Your task: From the entries that follow, reproduce exactly and only the lines from the line with "export CTS_CLUSTER_SIZE = 8" to the line with "set_load 0.01 [all_outputs]", endpoints included.

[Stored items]
┌──

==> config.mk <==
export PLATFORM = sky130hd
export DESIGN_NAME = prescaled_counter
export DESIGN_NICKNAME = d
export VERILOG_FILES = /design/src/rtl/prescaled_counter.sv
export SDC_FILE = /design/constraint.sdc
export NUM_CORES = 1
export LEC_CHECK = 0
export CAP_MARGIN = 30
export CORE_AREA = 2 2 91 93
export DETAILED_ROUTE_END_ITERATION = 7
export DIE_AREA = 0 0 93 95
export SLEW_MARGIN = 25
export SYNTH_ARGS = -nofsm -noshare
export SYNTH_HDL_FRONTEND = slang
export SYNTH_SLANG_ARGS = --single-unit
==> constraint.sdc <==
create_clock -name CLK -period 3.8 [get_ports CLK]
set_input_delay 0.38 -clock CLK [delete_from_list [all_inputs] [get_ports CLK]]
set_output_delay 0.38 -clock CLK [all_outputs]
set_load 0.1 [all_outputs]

└──
┌──

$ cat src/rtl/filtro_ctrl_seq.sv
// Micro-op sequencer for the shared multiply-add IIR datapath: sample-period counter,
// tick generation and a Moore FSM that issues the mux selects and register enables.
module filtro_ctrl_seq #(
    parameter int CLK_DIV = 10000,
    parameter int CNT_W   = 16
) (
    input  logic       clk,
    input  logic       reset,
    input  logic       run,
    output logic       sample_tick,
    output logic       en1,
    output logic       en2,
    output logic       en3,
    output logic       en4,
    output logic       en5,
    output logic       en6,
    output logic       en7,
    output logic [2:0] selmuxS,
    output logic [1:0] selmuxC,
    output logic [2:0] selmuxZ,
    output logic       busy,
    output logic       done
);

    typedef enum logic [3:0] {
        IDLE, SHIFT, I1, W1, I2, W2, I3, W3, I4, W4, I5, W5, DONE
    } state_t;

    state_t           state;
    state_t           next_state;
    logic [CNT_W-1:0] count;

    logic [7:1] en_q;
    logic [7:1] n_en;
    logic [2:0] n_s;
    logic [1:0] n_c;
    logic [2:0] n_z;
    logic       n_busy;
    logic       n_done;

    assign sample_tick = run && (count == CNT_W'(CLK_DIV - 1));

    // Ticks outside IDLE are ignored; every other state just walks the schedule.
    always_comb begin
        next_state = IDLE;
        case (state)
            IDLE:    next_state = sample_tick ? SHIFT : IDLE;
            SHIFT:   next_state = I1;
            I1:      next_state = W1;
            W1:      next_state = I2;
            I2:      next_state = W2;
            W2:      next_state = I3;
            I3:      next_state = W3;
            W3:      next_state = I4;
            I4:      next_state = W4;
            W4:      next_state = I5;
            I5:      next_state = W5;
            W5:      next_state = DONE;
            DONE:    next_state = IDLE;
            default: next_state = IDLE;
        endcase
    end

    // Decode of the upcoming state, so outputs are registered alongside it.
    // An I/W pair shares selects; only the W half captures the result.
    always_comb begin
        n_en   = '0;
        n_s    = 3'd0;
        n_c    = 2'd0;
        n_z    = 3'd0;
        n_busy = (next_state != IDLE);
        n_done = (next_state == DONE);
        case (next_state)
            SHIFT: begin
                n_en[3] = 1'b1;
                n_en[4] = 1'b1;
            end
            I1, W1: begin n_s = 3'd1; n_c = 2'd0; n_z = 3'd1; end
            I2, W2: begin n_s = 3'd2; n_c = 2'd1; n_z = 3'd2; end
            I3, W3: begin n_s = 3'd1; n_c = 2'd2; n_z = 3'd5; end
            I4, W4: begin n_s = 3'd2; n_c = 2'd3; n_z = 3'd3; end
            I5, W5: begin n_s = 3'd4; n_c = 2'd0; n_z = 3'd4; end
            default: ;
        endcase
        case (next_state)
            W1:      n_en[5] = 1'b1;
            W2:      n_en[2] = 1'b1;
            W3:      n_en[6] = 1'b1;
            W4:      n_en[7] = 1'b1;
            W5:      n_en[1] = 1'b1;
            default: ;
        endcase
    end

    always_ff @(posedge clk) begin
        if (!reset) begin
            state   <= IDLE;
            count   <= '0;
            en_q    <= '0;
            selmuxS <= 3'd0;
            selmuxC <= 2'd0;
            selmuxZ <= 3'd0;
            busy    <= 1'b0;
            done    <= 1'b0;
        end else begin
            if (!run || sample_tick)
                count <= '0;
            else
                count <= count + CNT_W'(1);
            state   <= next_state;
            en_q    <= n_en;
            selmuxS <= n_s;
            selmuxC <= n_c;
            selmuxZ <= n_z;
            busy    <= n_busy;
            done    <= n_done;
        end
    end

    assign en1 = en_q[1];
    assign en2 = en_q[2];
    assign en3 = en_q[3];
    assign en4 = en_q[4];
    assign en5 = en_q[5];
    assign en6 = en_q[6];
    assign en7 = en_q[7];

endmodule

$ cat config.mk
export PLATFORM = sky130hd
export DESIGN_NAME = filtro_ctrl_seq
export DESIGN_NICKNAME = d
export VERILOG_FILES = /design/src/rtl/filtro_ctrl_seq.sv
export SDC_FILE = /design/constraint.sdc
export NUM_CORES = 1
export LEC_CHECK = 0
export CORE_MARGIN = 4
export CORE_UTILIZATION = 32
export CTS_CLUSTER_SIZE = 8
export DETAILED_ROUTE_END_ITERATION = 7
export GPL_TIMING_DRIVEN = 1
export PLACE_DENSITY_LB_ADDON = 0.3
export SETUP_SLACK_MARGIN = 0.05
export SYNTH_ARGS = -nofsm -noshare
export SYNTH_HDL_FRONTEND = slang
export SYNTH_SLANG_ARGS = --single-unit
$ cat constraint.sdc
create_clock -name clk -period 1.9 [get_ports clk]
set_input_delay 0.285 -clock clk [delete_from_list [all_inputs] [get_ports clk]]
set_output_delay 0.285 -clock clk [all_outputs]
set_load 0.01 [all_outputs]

└──

Task answer:
export CTS_CLUSTER_SIZE = 8
export DETAILED_ROUTE_END_ITERATION = 7
export GPL_TIMING_DRIVEN = 1
export PLACE_DENSITY_LB_ADDON = 0.3
export SETUP_SLACK_MARGIN = 0.05
export SYNTH_ARGS = -nofsm -noshare
export SYNTH_HDL_FRONTEND = slang
export SYNTH_SLANG_ARGS = --single-unit
$ cat constraint.sdc
create_clock -name clk -period 1.9 [get_ports clk]
set_input_delay 0.285 -clock clk [delete_from_list [all_inputs] [get_ports clk]]
set_output_delay 0.285 -clock clk [all_outputs]
set_load 0.01 [all_outputs]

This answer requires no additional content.